Supplied material —
_ _ _ _
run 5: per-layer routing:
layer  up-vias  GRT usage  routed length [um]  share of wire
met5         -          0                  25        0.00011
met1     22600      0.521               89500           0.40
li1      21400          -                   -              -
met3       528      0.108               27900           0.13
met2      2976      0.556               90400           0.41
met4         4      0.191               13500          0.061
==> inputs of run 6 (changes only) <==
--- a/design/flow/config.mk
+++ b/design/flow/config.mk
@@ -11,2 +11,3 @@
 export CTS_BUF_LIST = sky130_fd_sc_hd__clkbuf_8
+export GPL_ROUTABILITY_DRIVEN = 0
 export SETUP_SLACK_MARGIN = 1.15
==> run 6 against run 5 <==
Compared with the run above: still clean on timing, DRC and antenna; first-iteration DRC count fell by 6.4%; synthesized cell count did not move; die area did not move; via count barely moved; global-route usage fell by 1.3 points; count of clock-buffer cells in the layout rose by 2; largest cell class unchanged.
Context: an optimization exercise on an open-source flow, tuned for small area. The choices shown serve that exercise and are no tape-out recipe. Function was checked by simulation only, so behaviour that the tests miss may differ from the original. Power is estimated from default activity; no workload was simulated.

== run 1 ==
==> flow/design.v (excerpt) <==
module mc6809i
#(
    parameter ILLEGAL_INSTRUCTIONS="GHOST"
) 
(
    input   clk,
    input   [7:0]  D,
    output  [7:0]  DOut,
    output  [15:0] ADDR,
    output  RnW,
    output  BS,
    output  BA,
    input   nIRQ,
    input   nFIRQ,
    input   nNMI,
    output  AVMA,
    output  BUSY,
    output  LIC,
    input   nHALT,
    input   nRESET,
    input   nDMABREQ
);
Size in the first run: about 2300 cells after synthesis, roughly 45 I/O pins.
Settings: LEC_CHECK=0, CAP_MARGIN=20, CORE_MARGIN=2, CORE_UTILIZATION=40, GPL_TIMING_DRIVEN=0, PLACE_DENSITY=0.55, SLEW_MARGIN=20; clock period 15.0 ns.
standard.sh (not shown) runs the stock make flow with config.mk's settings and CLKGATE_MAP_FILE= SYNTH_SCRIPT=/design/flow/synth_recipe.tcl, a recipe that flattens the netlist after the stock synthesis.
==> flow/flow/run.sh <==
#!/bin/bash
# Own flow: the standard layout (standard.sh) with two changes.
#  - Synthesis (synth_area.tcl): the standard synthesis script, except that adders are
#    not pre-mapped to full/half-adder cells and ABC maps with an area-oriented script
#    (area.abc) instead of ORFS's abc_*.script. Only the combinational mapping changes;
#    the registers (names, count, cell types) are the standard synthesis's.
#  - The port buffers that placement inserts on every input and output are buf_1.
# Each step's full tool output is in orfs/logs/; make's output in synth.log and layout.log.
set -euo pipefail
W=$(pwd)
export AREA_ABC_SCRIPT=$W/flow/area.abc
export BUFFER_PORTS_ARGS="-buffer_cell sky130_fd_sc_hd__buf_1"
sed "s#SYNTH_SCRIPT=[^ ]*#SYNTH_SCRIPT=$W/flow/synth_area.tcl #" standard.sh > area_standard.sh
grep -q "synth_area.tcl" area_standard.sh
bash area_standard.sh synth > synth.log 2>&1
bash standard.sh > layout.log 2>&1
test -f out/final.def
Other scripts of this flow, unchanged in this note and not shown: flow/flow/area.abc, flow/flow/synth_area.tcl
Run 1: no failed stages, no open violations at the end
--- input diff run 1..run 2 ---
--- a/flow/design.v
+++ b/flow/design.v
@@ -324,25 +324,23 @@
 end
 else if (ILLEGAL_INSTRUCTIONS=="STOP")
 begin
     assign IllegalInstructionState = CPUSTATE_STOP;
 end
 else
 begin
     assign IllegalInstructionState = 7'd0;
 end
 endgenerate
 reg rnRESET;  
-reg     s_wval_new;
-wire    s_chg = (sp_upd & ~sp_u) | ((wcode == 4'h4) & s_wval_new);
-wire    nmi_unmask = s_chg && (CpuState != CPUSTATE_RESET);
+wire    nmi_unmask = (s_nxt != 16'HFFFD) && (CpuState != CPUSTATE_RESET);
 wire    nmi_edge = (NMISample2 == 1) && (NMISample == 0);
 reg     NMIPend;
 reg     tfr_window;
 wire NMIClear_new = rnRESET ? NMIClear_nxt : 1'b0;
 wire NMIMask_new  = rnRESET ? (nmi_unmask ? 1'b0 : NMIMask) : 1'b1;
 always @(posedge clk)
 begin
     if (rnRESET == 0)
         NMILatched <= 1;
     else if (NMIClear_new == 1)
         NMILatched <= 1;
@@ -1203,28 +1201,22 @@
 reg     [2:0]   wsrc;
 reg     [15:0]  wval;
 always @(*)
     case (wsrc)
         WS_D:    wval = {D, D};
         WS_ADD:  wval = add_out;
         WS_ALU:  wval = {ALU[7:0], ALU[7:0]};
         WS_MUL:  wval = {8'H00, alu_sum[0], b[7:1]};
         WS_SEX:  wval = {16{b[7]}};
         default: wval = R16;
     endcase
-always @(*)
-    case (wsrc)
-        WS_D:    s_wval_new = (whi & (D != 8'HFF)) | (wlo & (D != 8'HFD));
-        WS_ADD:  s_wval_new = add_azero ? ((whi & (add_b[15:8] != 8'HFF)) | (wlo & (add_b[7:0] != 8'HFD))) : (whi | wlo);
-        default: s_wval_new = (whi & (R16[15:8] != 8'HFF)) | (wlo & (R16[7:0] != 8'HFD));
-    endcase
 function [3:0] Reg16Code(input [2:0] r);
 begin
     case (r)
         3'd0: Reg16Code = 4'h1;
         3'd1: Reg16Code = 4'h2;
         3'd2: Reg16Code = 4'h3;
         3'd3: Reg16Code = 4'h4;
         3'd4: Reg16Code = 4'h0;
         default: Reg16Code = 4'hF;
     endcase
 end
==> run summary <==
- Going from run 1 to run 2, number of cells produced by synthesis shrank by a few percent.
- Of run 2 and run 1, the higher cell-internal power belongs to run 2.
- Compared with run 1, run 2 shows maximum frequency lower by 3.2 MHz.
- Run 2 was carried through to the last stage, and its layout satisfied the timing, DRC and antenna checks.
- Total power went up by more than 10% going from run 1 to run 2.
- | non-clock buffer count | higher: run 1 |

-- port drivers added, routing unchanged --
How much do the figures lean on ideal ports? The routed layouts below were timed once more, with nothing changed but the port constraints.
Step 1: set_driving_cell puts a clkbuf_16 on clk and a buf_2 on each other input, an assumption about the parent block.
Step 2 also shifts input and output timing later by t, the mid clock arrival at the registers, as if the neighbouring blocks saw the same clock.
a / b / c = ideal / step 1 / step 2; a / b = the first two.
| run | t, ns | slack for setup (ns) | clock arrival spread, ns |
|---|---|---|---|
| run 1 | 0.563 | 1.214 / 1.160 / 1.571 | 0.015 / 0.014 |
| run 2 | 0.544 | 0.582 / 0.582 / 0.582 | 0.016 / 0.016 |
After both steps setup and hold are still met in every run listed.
_ _ _ _
What is needed —
Above are the records; from them, give again exactly the lines from the one containing "export SETUP_SLACK_MARGIN = 1.15" to the one containing "run 6 against", both lines included, and nothing more.

Answer for the task —
 export SETUP_SLACK_MARGIN = 1.15
==> run 6 against run 5 <==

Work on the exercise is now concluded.